What was your thought process behind the order of the Zodiacs? I feel like having Ares as the first one isn't super useful, because if you open with Astrologer, you're unlikely to need the Village effect if you draw it on Turn 3 or 4.
The most direct answer to your question is that, according to
the Internets, this is the order of the signs. In terms of what effects to give each one, I started by looking to official cards and/or for the ones that are represented by animals, the Way of that animal. (Way of the Sheep gives +$2 so I wanted Aries to give some +$, way of the Ox gives +2 Action so I wanted Taurus to give some kind of Village effect, Capricorn is a goat (or sea goat[?]) so I wanted to have it trash, etc.).

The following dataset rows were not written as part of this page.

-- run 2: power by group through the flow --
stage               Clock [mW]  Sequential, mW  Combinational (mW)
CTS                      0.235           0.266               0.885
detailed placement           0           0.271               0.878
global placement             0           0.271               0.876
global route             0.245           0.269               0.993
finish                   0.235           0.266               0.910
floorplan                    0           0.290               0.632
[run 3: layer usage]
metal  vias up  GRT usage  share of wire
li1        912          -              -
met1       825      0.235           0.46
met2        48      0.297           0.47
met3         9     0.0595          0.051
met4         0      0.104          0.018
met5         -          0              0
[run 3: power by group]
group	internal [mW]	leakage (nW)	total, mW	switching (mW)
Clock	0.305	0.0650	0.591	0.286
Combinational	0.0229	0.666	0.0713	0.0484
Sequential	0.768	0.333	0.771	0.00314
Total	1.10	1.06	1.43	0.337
===== config.mk =====
export PLATFORM = sky130hd
export DESIGN_NAME = gauss_noise_gen
export DESIGN_NICKNAME = d
export VERILOG_FILES = /design/src/rtl/gn_pkg.sv /design/src/rtl/gn_lfsr_words.sv /design/src/rtl/gn_boxcar.sv /design/src/rtl/gn_gain_clip.sv /design/src/rtl/gauss_noise_gen.sv
export SDC_FILE = /design/constraint.sdc
export NUM_CORES = 2
export LEC_CHECK = 0
export BUFFER_PORTS_ARGS = -buffer_cell sky130_fd_sc_hd__buf_2
export CORE_MARGIN = 2
export CORE_UTILIZATION = 50
export DETAILED_ROUTE_END_ITERATION = 10
export GPL_TIMING_DRIVEN = 1
export PLACE_DENSITY = 0.7
export SYNTH_ARGS = -nofsm -noshare
export SYNTH_HDL_FRONTEND = slang
export SYNTH_HIERARCHICAL = 1
export SYNTH_SLANG_ARGS = --single-unit

===== constraint.sdc =====
create_clock -name clk -period 19.1 [get_ports clk]
set_input_delay 0.955 -clock clk [delete_from_list [all_inputs] [get_ports clk]]
set_output_delay 0.955 -clock clk [all_outputs]
set_load 0.1 [all_outputs]

===== src/rtl/gn_pkg.sv =====
package gn_pkg;
  localparam int          GN_LFSR_W   = 32;
  localparam int          GN_WORD_W   = 16;
  localparam logic [31:0] GN_TAP_MASK = 32'h8020_0003;
  localparam logic [31:0] GN_SEED_DEF = 32'hACE1_2468;
  localparam int          GN_TAPS     = 15;
  localparam int          GN_GAIN_W   = 16;
  localparam int          GN_FRAC     = 12;
  localparam int          GN_GAIN_NOM = 183;

  // Bits needed to sum n signed words of width w without overflow.
  function automatic int sum_width(input int w, input int n);
    return w + $clog2(n);
  endfunction
endpackage


===== src/rtl/gn_lfsr_words.sv =====
module gn_lfsr_words #(
  parameter int          LFSR_W   = 32,
  parameter int          WORD_W   = 16,
  parameter logic [31:0] TAP_MASK = 32'h8020_0003,
  parameter logic [31:0] SEED_DEF = 32'hACE1_2468
) (
  input  logic                     clk,
  input  logic                     rst_n,
  input  logic                     adv_i,
  input  logic                     load_i,
  input  logic [LFSR_W-1:0]        seed_i,
  output logic signed [WORD_W-1:0] word_o
);
  localparam logic [LFSR_W-1:0] MASK = TAP_MASK[LFSR_W-1:0];
  localparam logic [LFSR_W-1:0] DEFS = SEED_DEF[LFSR_W-1:0];

  // Advance by WORD_W single-bit shifts so consecutive words do not overlap.
  function automatic logic [LFSR_W-1:0] jump(input logic [LFSR_W-1:0] s);
    logic [LFSR_W-1:0] t;
    t = s;
    for (int i = 0; i < WORD_W; i++) t = {t[LFSR_W-2:0], ^(t & MASK)};
    return t;
  endfunction

  logic [LFSR_W-1:0] state_q;
  logic [LFSR_W-1:0] seed_eff;
  logic              seed_zero;

  assign seed_zero = (seed_i == '0);
  assign seed_eff  = seed_zero ? DEFS : seed_i;
  assign word_o    = $signed(state_q[WORD_W-1:0]);

  always_ff @(posedge clk or negedge rst_n) begin
    if (!rst_n)      state_q <= DEFS;
    else if (load_i) state_q <= seed_eff;
    else if (adv_i)  state_q <= jump(state_q);
  end

  assert_state_live_R3: assert property (@(posedge clk) disable iff (!rst_n)
    state_q != '0);
  assert_zero_seed_R3: assert property (@(posedge clk) disable iff (!rst_n)
    load_i && seed_zero |=> state_q == DEFS);
  assert_hold_state_R8: assert property (@(posedge clk) disable iff (!rst_n)
    !adv_i && !load_i |=> $stable(state_q));
endmodule


===== src/rtl/gn_boxcar.sv =====
module gn_boxcar #(
  parameter int WORD_W = 16,
  parameter int TAPS   = 15,
  parameter int ACC_W  = 20
) (
  input  logic                    clk,
  input  logic                    rst_n,
  input  logic                    push_i,
  input  logic signed [WORD_W-1:0] word_i,
  output logic signed [ACC_W-1:0] sum_o,
  output logic                    full_o
);
  localparam int CNT_W = $clog2(TAPS + 1);
  localparam logic [CNT_W-1:0] CNT_MAX = CNT_W'(TAPS);

  logic signed [WORD_W-1:0] hist_q [TAPS];
  logic signed [ACC_W-1:0]  acc_q;
  logic [CNT_W-1:0]         cnt_q;
  logic signed [ACC_W-1:0]  add_x, sub_x;

  assign add_x = {{(ACC_W-WORD_W){word_i[WORD_W-1]}}, word_i};
  assign sub_x = {{(ACC_W-WORD_W){hist_q[TAPS-1][WORD_W-1]}}, hist_q[TAPS-1]};

  always_ff @(posedge clk or negedge rst_n) begin
    if (!rst_n)      hist_q[0] <= '0;
    else if (push_i) hist_q[0] <= word_i;
  end

  for (genvar g = 1; g < TAPS; g++) begin : g_hist
    always_ff @(posedge clk or negedge rst_n) begin
      if (!rst_n)      hist_q[g] <= '0;
      else if (push_i) hist_q[g] <= hist_q[g-1];
    end
  end

  always_ff @(posedge clk or negedge rst_n) begin
    if (!rst_n) begin
      acc_q <= '0;
      cnt_q <= '0;
    end else if (push_i) begin
      acc_q <= acc_q + add_x - sub_x;
      if (cnt_q != CNT_MAX) cnt_q <= cnt_q + 1'b1;
    end
  end

  assign sum_o  = acc_q;
  assign full_o = (cnt_q == CNT_MAX);

  localparam logic signed [ACC_W-1:0] BOUND = ACC_W'(TAPS * (2 ** (WORD_W-1)));
  assert_acc_bound_R9: assert property (@(posedge clk) disable iff (!rst_n)
    (acc_q <= BOUND) && (acc_q >= -BOUND));
  assert_fill_R5: assert property (@(posedge clk) disable iff (!rst_n)
    push_i && cnt_q == CNT_MAX - 1'b1 |=> full_o);
  assert_full_sticky_R5: assert property (@(posedge clk) disable iff (!rst_n)
    full_o |=> full_o);
  assert_sum_hold_R8: assert property (@(posedge clk) disable iff (!rst_n)
    !push_i |=> $stable(acc_q));
endmodule
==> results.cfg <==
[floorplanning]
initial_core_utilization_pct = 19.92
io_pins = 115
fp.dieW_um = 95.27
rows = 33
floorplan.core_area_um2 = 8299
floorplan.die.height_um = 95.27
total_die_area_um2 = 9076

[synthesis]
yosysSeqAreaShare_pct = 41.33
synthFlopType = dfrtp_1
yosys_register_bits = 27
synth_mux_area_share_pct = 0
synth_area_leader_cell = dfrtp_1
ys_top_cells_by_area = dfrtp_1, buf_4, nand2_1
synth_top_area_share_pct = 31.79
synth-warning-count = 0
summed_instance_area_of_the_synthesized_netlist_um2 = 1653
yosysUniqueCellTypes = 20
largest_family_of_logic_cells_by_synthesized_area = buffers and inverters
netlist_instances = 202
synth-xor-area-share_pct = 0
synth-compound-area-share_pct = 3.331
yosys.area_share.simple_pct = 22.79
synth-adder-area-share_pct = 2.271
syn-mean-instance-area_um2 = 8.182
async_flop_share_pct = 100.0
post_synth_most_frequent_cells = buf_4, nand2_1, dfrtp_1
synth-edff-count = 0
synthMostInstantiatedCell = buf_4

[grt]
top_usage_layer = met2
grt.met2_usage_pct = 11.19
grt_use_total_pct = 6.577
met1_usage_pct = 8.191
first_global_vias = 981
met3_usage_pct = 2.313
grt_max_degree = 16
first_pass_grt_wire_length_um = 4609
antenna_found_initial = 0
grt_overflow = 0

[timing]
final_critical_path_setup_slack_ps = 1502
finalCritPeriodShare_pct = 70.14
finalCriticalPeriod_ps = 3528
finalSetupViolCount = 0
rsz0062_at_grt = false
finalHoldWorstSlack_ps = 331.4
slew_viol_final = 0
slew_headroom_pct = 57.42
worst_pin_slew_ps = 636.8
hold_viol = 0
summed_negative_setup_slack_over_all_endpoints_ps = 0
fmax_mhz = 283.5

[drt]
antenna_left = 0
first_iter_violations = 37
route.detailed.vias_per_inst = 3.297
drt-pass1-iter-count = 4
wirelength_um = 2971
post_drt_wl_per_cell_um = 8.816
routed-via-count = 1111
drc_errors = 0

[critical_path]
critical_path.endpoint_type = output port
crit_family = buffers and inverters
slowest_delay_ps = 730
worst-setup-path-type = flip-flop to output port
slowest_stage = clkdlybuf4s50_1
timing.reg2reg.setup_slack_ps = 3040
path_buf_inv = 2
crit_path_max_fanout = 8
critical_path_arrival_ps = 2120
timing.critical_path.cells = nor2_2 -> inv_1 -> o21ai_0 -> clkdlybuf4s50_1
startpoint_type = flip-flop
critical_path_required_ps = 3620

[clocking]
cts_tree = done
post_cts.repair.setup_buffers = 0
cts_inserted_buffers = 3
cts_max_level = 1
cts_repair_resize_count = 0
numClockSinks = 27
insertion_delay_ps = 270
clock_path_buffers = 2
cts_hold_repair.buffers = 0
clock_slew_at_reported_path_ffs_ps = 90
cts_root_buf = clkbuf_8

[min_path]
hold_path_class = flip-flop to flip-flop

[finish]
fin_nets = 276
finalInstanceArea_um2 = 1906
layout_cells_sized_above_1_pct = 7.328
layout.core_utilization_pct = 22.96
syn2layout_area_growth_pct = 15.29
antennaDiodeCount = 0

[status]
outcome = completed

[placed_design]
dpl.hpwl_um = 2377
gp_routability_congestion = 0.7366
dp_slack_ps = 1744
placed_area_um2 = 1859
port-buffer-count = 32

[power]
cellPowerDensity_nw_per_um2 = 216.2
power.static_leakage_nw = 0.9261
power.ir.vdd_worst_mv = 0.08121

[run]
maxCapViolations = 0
===== src/rtl/tone_burst_pkg.sv =====
// Package: tone_burst_pkg
// Holds the shared tone-source type and the decode of the two register
// bits into that type. Assumes the enable bit takes priority over the
// external-mode bit.
package tone_burst_pkg;

    typedef enum logic [1:0] {
        SRC_CONT  = 2'd0,
        SRC_GATED = 2'd1,
        SRC_PASS  = 2'd2
    } tone_src_e;

    // Map enable and external-mode bits to a tone source.
    function automatic tone_src_e decode_src(input logic en, input logic ext);
        if (en)
            return SRC_CONT;
        else if (ext)
            return SRC_PASS;
        else
            return SRC_GATED;
    endfunction

endpackage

As to the strength of the initial Zodiac versus the others in order, I very specifically wanted it to start out relatively weak, and have the strength of the effect improve, peaking around nine or ten before starting to going down slightly (in part so the drop-off from 12 to 1 when it is reset isn't so dramatic). I thought of it in terms of what an Action with the effect would cost. So:
No. | Name | Related Official Card | Cost (estimate) |
1 | Aires | Squire (w/o other options or on-trash) | <$2 |
2 | Taurus | Village | $3 |
3 | Gemini | (kind of like Talisman and a +Buy) | $3+ |
4 | Cancer | Villa (+extra Buy, less the on-buy effect) | <$4 |
5 | Leo | Various terminal Golds, less their other effect | <$5 |
6 | Virgo | Sentry (but card comes from two viewed) | ~$5 |
7 | Libra | Not sure. Hunting Lodge? | ~$5 |
8 | Scorpio | Forum (less on-buy) | Almost $5 |
9 | Sagittarius | Laboratory | $5 |
10 | Capricorn | Upgrade (-gain) | <$5 |
11 | Aquarius | Highway (less +Card) | <$5 |
12 | Pisces | Peddler/Fisherman | <$5 |
(These are pretty vague, so some of them might be off.)
The idea is that you shouldn't be able to open with a $3 card that is immediately a Lab variant. You have to play the zero-net-effect cantrip in order to improve the active Zodiac, foregoing what you would have otherwise gotten. Of course, having options always makes a card better than not (so, for example, a "Smithy Village" that gave either +3 cards or +1 Action, +2 Villages would be extremely powerful, event though it lets you choose between two effects from cards that cost $3 and $4), so if you were on Leo and that $3 would let you hit a Canals or Platinum, you can put off improving your Astrology cards to otherwise improve your deck.
The other dynamic in play is that there is only one Zodiac pile, so if you make the effort to play 8 cantrips to turn them into a Lab, your opponent can just spend $3 to (a) get the Lab for herself, or (b) advance the pile further, and take it away from you. Of course, if you're pushing a terminal-draw big-money strategy, it may not be worth foregoing the buy to do (b) when your opponent will still have (relatively) valuable effects after the first two times you play it. But it does prevent building a strategy around just having one of the Zodiacs for the rest of the game (unless you can pile all of the Astrology cards).
Finally, I went back and forth on whether to call it a Zodiac pile or a Zodiac deck. I settled on the observation of piles (generally) being face up, and decks being face-down. Since this is face up, I called it a pile.